がん検診などを実施する公益財団法人とくしま未来健康づくり機構(徳島市蔵本町1丁目)が新たな乳がんのマンモグラフィー検診車を導入した。徳島県内の乳がん検診受診率は全国でも下位に低迷しているといい、新車両の導入で受診率向上を目指す。

早期の乳がん・大腸がん 10年生存率9割超す

 県総合健診センターを運営する同機構によると、新しい検診車は5・5トントラックがベース。最新鋭の「平面型X線検出器」を搭載している。現在の検診車に比べ、受診者の被曝(ひばく)線量が約3割削減でき、撮影から画像確認までの時間も短縮されるという。整備事業費は5870万円で、競輪とオートレースを手がける公益財団法人JKAから2500万円の補助を受けた。

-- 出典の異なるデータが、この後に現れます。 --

### config.mk
export PLATFORM = sky130hd
export DESIGN_NAME = saph_fpu_cvtcmp
export DESIGN_NICKNAME = d
export VERILOG_FILES = /design/src/rtl/saph_fpu_cvtcmp.sv
export SDC_FILE = /design/constraint.sdc
export NUM_CORES = 1
export LEC_CHECK = 0
export ABC_AREA = 1
export BUFFER_PORTS_ARGS = -buffer_cell sky130_fd_sc_hd__buf_2
export CAP_MARGIN = 20
export CORE_MARGIN = 2
export CORE_UTILIZATION = 50
export DETAILED_ROUTE_END_ITERATION = 16
export PLACE_DENSITY = 0.68
export SETUP_SLACK_MARGIN = 0.05
export SYNTH_ARGS = -nofsm -noshare
export SYNTH_HDL_FRONTEND = slang
export SYNTH_SLANG_ARGS = --single-unit
### constraint.sdc
create_clock -name clk -period 8.7 [get_ports clk]
set_input_delay 0.87 -clock clk [delete_from_list [all_inputs] [get_ports clk]]
set_output_delay 0.87 -clock clk [all_outputs]
set_load 0.005 [all_outputs]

5日にセンターであった披露の式典で、同機構の小泉憲司副理事長は「新しい車でさらなる乳がんの早期発見、早期治療に努めたい」とあいさつした。

 同機構によると、現在の検診車は導入後15年が経過したため更新した。県内では唯一の乳がんの検診車で、県南部と西部などの中山間地を年間約150カ所回っている。2016年度の受診者は4607人にのぼった。検診車による検診を含む市町村実施の集団検診は1万5485人が受診したという。

 厚生労働省の抽出調査によると、同年度の県内の乳がん検診の受診率は33・8%で、全国の都道府県で33位だった。